## What you should do
Where the material below has a line containing "assign baud_done = (baud_cnt == DIV_LAST);", start repeating exactly, and keep going through the line containing "end else if", with no other lines.

## Source data
----------

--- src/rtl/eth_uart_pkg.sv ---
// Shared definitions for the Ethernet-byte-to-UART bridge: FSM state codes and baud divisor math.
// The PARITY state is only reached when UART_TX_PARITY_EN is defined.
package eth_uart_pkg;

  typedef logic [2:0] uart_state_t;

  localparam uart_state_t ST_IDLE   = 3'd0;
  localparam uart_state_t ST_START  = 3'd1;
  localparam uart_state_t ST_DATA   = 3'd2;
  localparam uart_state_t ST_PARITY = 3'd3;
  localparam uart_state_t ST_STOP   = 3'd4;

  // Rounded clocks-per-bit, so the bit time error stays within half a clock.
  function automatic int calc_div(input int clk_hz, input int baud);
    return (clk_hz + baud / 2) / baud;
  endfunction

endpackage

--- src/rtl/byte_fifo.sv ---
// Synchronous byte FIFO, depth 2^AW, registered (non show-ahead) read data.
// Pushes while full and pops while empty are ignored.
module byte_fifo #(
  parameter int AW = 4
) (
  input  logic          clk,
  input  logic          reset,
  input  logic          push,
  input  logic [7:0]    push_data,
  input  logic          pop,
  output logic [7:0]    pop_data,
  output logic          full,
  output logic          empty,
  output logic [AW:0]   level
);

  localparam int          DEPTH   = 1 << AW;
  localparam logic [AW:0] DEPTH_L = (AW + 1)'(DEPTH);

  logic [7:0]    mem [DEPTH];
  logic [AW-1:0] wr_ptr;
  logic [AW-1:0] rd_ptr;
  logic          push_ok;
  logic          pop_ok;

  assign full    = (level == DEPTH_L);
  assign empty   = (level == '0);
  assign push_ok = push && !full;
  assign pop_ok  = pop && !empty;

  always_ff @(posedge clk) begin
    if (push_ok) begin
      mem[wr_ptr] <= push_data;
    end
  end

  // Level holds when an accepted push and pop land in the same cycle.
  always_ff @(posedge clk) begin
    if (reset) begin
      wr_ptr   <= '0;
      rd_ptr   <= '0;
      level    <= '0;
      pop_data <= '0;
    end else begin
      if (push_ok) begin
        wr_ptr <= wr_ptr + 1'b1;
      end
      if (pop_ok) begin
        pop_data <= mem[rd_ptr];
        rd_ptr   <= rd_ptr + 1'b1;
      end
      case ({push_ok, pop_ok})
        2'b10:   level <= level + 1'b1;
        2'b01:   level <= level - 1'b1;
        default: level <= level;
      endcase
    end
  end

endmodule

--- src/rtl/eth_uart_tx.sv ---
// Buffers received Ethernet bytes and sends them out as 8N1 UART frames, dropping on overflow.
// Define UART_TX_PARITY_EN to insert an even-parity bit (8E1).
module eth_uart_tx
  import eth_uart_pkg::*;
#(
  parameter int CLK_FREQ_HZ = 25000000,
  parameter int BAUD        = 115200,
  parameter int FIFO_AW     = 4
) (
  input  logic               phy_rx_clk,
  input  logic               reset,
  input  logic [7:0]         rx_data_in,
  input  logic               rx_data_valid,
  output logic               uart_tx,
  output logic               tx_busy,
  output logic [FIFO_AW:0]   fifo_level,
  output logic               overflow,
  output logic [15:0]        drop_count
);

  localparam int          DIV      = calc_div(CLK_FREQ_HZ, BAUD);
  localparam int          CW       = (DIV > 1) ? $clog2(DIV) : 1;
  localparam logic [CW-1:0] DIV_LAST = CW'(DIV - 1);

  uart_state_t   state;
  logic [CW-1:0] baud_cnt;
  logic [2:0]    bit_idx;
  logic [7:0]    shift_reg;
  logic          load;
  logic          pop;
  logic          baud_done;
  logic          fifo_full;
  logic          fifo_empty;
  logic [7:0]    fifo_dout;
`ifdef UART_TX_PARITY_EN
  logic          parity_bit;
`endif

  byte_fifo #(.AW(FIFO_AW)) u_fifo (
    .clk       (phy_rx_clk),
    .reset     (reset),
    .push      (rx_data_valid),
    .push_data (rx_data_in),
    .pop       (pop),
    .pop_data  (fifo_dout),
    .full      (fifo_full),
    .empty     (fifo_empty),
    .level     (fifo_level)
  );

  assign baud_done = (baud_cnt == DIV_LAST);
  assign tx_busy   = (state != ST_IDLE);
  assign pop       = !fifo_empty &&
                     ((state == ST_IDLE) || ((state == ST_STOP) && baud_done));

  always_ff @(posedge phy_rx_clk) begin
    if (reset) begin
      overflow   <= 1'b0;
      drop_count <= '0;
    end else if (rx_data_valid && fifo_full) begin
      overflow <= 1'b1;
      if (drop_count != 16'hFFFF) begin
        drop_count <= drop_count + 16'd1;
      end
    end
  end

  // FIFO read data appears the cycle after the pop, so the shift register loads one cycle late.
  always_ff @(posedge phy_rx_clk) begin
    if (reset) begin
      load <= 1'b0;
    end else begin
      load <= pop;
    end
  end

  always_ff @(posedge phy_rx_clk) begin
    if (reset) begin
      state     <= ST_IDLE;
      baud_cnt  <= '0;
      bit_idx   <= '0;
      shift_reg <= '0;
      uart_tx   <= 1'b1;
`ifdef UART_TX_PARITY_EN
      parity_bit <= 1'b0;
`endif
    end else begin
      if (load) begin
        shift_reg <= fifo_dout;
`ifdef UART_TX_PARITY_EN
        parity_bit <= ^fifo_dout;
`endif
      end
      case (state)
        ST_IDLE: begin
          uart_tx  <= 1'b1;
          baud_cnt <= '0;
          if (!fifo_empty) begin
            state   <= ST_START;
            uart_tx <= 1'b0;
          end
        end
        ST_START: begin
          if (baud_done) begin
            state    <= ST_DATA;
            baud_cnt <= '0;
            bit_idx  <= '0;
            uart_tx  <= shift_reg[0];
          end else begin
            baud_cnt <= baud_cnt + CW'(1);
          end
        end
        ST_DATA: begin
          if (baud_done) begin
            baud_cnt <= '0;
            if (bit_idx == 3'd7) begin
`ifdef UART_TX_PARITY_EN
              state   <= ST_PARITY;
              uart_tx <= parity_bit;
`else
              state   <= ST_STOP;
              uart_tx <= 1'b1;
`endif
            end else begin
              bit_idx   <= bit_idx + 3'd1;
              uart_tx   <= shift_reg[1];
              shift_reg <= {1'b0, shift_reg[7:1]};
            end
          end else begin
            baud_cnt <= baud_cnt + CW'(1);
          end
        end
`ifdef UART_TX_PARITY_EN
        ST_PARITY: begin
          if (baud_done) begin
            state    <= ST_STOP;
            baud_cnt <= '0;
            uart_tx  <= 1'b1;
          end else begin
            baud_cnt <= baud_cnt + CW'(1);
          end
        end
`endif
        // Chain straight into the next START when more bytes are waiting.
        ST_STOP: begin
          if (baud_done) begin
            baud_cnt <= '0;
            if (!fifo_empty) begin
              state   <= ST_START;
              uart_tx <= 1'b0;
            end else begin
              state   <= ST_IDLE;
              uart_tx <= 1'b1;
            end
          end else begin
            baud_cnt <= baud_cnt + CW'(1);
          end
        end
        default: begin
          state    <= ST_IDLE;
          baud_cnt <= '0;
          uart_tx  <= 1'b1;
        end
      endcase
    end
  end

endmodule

----------

## Exercise output
  assign baud_done = (baud_cnt == DIV_LAST);
  assign tx_busy   = (state != ST_IDLE);
  assign pop       = !fifo_empty &&
                     ((state == ST_IDLE) || ((state == ST_STOP) && baud_done));

  always_ff @(posedge phy_rx_clk) begin
    if (reset) begin
      overflow   <= 1'b0;
      drop_count <= '0;
    end else if (rx_data_valid && fifo_full) begin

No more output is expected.